ASSIGNMENT: In the entries below, find the line with "ST_SEND_PASS: state_d = ST_PASS_SENT;" and print exactly every line from there up to and including the line with "ST_SEND_RETR: state_d = ST_RETR_SENT;", with no other lines.

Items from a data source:
----------------------------------------
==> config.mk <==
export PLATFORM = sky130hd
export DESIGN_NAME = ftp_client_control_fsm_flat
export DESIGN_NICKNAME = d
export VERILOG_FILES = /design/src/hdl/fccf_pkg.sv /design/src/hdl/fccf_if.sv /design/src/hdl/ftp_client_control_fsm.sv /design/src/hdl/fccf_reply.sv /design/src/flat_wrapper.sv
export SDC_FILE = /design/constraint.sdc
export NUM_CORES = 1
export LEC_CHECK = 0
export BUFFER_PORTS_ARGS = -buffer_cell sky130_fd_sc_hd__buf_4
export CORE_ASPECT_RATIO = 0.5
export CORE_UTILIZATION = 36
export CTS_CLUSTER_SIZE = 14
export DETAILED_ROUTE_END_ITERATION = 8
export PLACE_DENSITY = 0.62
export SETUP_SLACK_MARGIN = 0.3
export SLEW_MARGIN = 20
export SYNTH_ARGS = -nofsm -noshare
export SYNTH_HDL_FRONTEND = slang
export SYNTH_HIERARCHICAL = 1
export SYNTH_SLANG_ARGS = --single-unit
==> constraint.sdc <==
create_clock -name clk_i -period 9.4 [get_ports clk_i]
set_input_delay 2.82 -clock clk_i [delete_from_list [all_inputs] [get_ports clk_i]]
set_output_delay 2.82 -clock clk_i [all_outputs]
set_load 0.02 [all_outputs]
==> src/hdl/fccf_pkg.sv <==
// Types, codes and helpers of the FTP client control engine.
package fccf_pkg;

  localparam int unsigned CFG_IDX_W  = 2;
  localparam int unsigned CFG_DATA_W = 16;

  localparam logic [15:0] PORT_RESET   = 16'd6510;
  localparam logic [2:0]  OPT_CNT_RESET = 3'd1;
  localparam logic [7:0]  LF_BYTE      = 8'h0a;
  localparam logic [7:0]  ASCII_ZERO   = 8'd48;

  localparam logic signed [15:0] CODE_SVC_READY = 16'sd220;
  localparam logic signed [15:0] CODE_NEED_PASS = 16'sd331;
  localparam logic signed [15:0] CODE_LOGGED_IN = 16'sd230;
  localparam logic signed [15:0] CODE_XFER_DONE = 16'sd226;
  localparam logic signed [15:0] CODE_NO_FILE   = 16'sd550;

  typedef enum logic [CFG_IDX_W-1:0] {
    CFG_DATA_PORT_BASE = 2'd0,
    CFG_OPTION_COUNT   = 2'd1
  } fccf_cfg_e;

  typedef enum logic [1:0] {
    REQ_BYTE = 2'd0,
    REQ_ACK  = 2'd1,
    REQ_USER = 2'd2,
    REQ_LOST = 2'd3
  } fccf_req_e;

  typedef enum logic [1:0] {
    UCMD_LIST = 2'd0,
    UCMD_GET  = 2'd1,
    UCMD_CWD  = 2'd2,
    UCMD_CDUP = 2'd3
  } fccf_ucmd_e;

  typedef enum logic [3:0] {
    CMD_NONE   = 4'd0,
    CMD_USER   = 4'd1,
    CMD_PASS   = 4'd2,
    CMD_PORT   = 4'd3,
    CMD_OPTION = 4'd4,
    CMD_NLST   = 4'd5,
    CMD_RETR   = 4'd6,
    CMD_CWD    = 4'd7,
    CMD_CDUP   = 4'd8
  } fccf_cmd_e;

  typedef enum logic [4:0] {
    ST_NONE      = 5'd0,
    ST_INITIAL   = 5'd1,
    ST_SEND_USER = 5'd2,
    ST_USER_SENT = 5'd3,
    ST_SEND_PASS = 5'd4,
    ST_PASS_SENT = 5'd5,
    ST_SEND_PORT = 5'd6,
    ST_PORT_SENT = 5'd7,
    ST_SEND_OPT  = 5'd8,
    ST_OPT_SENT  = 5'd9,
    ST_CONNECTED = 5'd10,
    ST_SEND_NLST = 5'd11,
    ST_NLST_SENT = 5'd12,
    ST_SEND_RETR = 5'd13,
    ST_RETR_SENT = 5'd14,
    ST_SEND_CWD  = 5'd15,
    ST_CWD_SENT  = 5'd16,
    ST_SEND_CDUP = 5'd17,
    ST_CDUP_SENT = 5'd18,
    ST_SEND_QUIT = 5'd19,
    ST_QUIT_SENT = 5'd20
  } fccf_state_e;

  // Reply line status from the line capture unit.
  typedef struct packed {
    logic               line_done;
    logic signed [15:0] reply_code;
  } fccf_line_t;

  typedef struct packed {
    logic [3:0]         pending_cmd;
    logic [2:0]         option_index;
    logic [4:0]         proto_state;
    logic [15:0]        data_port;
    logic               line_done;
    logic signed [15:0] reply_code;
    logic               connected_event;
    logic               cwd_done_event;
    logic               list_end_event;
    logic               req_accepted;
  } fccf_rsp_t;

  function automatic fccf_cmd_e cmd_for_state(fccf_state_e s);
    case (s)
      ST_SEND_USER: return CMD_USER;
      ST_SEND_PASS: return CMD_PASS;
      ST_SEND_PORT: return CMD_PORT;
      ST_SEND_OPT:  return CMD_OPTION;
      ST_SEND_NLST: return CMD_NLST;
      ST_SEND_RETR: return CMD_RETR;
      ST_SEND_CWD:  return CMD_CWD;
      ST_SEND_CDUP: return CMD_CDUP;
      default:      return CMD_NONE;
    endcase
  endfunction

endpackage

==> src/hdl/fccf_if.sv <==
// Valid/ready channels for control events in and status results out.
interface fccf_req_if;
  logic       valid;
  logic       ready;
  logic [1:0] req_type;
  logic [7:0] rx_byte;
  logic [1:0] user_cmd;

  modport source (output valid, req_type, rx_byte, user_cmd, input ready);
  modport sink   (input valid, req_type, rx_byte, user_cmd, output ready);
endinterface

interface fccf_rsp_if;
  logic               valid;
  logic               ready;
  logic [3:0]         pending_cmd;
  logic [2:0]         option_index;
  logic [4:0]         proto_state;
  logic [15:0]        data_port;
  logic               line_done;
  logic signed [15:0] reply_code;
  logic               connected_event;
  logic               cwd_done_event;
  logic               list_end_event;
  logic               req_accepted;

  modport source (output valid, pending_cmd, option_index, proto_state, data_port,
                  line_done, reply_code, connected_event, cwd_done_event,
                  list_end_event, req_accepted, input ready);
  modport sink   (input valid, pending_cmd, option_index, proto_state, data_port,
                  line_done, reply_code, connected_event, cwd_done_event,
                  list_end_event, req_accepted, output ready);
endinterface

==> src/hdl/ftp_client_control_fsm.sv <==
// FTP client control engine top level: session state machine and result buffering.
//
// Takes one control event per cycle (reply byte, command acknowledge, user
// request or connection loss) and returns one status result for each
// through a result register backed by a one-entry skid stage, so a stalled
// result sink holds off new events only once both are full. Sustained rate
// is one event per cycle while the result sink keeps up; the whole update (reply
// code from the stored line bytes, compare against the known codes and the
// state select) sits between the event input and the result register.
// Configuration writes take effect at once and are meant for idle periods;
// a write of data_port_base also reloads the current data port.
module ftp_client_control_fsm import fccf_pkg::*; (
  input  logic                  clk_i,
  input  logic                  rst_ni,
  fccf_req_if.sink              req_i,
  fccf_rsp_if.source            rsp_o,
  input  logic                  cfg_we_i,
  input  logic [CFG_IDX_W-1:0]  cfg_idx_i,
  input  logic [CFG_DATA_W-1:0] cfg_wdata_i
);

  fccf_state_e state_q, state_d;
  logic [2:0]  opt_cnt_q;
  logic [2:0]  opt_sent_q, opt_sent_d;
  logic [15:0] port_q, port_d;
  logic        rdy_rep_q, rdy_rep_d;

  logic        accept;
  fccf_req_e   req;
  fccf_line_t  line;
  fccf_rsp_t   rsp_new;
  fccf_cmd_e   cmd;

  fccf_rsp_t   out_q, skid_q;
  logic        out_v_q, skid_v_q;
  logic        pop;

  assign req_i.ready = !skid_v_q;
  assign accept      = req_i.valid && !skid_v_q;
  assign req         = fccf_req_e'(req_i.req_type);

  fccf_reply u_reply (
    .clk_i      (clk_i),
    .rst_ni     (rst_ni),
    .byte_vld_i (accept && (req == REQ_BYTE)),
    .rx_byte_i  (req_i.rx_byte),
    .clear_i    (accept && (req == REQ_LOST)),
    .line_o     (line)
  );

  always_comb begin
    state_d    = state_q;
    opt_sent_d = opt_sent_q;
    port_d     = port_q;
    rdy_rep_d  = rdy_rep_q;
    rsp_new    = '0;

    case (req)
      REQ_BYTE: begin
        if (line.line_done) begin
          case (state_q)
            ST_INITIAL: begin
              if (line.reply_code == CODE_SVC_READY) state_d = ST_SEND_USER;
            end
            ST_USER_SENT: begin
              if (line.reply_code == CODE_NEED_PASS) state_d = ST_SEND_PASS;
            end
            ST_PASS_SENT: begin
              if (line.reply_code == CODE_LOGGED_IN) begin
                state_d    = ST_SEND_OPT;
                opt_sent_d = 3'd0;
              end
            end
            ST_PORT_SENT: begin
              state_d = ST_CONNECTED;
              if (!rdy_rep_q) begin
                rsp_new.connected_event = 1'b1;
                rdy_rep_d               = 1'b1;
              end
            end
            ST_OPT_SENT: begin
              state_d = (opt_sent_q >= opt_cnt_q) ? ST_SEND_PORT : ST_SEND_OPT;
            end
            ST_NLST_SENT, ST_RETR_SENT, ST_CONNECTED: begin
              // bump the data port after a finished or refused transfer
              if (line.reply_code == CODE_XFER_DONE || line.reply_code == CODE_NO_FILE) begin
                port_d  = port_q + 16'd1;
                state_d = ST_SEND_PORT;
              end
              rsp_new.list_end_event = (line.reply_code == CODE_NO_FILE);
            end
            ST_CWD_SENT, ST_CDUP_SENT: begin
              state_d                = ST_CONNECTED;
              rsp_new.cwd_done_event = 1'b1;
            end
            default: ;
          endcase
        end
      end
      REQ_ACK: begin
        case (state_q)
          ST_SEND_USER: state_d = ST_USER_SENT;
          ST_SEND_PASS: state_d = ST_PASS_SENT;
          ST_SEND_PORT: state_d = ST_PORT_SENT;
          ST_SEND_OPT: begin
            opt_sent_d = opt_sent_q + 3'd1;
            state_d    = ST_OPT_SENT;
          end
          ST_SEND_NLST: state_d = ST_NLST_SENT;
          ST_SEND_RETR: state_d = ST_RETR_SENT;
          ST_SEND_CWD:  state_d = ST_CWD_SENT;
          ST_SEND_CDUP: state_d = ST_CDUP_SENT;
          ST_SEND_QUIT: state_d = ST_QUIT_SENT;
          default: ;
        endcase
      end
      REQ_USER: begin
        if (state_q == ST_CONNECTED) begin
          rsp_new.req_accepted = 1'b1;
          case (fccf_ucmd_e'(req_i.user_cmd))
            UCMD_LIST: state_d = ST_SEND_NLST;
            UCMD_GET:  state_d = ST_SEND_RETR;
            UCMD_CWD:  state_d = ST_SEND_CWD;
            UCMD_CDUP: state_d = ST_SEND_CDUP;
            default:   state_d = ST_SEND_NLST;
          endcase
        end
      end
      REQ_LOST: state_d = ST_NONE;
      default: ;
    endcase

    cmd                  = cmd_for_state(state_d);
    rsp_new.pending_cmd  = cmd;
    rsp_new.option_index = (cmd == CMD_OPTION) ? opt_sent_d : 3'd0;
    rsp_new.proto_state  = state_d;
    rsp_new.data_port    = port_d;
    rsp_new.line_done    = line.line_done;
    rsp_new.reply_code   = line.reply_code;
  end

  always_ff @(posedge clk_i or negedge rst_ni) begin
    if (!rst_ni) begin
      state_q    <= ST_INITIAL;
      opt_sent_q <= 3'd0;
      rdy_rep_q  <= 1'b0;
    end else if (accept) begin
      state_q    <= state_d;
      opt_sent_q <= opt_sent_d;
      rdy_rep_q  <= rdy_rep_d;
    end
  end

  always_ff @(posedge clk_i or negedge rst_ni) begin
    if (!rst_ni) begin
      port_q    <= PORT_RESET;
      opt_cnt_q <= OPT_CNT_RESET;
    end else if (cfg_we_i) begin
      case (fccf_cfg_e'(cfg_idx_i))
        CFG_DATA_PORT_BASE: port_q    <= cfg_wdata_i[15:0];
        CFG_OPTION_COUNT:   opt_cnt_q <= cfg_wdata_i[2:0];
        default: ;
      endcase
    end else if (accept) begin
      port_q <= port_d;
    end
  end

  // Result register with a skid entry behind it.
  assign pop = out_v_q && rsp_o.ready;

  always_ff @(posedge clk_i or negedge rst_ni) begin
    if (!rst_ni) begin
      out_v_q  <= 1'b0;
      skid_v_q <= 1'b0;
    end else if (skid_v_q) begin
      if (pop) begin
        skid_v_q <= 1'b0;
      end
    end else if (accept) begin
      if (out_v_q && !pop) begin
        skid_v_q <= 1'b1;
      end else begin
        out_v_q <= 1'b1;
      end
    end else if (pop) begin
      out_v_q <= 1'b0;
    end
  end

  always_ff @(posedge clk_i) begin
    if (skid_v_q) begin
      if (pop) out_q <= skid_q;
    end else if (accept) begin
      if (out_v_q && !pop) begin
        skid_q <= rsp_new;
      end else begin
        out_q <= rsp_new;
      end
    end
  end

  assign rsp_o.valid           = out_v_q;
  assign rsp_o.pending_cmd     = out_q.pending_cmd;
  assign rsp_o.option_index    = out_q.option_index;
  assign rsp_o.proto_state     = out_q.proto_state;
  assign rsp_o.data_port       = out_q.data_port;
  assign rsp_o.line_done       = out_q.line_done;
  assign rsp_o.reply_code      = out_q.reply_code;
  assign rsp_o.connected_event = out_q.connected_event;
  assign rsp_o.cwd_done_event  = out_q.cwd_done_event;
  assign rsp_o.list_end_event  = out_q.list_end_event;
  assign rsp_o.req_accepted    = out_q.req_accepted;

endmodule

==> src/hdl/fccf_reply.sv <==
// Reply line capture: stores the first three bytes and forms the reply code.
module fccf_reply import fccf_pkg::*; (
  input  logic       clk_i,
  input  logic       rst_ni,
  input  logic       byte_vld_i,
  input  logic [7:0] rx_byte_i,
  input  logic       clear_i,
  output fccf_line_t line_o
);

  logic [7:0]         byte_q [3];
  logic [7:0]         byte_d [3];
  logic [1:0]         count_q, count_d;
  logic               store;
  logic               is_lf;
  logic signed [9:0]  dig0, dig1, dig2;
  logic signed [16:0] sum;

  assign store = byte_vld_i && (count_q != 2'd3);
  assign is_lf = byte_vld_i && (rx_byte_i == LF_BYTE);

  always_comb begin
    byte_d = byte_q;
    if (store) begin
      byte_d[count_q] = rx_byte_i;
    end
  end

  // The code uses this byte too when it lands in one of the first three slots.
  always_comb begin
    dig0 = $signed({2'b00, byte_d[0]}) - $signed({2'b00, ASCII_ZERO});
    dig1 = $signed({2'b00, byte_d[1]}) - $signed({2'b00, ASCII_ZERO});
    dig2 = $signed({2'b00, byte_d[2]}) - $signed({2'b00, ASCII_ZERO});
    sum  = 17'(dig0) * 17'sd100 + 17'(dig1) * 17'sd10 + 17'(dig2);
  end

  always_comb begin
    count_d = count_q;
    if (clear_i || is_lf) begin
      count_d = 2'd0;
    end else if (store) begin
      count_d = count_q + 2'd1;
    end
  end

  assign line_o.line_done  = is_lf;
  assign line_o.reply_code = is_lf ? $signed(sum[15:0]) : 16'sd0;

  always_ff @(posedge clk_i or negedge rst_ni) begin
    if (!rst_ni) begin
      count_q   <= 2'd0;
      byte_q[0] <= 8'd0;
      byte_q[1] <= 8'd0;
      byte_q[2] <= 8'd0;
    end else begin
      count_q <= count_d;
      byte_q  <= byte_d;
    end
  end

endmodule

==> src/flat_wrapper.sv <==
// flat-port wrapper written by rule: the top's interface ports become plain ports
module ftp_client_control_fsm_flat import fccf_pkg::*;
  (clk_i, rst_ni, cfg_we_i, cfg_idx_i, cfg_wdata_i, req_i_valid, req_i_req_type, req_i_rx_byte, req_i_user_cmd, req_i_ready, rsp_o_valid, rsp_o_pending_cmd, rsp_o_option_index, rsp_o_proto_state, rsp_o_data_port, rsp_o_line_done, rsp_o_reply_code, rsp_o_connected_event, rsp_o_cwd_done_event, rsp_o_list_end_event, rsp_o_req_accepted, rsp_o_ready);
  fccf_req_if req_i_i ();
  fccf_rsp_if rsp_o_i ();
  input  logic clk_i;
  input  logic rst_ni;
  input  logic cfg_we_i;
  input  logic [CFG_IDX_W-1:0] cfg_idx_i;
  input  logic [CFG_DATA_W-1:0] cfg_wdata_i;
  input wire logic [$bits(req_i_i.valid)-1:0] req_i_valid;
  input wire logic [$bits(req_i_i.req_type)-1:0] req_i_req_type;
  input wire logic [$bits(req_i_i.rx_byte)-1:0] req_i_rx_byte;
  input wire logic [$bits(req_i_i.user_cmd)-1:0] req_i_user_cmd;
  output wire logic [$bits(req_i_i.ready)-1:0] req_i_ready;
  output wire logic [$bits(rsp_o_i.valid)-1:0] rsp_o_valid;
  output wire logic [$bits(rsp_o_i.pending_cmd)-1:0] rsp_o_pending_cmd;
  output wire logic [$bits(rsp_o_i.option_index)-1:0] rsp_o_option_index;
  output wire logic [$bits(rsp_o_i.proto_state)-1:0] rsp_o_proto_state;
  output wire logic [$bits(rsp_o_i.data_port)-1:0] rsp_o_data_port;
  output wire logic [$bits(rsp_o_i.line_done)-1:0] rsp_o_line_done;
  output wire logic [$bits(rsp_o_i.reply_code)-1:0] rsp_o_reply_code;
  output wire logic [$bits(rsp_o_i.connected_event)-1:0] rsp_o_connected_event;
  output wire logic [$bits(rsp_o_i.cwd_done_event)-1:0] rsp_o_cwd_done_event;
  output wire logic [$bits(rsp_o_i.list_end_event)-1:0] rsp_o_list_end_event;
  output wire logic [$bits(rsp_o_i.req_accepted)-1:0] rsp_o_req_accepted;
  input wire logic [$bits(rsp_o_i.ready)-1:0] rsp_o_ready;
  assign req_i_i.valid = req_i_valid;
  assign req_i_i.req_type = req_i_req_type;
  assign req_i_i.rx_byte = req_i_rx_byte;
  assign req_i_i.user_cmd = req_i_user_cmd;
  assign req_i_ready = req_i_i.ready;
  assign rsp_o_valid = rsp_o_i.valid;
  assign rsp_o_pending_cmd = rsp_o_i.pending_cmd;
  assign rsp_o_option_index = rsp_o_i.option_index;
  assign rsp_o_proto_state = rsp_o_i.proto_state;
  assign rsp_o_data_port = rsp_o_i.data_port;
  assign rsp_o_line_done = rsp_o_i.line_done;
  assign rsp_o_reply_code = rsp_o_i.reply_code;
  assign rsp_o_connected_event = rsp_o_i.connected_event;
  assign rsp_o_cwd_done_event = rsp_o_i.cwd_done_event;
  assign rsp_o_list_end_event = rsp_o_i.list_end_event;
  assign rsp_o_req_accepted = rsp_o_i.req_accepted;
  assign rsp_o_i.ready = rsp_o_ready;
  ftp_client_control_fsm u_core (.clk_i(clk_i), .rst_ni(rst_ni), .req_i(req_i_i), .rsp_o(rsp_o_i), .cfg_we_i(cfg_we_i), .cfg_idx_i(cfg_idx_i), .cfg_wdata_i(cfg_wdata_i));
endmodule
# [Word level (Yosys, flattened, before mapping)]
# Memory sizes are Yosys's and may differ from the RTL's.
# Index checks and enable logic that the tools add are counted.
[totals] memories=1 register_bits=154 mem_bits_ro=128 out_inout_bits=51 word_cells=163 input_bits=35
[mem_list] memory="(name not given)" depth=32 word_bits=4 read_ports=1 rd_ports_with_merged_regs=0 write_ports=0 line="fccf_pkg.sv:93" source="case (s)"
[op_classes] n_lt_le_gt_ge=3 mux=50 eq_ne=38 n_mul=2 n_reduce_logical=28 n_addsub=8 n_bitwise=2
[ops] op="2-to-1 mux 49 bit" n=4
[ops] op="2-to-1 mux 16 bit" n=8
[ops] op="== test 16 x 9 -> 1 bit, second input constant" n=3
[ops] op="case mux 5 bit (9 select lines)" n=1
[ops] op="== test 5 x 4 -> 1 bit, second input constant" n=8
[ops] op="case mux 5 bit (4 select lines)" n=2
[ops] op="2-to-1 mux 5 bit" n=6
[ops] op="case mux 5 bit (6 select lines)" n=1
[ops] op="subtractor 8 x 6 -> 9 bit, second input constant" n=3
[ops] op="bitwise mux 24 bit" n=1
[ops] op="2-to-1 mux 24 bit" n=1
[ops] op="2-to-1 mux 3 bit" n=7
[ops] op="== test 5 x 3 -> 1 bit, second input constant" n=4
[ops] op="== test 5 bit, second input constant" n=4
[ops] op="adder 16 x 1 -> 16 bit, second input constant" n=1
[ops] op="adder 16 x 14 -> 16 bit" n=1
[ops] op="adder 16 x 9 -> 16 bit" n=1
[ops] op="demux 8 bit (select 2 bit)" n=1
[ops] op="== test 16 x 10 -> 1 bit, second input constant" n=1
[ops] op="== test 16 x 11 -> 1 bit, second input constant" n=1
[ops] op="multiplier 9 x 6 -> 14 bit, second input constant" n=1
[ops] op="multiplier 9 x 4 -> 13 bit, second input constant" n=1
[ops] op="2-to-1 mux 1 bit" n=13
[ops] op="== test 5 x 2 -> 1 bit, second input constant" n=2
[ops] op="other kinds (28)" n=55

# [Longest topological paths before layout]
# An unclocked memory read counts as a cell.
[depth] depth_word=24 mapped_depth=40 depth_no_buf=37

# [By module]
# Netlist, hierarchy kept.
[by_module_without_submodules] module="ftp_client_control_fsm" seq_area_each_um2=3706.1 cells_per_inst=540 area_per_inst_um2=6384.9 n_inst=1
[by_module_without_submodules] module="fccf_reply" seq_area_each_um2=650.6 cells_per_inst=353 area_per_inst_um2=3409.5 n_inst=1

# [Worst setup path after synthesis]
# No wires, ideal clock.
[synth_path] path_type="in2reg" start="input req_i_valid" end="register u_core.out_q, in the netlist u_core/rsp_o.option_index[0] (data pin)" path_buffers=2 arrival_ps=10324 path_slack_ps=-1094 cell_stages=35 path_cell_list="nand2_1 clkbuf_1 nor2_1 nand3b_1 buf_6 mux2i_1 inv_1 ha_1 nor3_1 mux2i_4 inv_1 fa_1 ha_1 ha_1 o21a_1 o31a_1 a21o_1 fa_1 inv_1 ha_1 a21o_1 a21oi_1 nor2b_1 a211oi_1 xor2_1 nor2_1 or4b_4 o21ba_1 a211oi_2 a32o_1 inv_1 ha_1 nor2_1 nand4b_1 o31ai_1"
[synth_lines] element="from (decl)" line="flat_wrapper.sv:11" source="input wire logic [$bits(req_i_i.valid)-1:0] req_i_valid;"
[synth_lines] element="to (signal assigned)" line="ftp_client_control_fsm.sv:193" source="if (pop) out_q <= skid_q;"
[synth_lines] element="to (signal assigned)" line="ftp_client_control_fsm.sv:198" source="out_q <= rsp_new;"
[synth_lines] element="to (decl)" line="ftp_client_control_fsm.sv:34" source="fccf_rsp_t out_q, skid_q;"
----------------------------------------
ANSWER BOX:
          ST_SEND_PASS: state_d = ST_PASS_SENT;
          ST_SEND_PORT: state_d = ST_PORT_SENT;
          ST_SEND_OPT: begin
            opt_sent_d = opt_sent_q + 3'd1;
            state_d    = ST_OPT_SENT;
          end
          ST_SEND_NLST: state_d = ST_NLST_SENT;
          ST_SEND_RETR: state_d = ST_RETR_SENT;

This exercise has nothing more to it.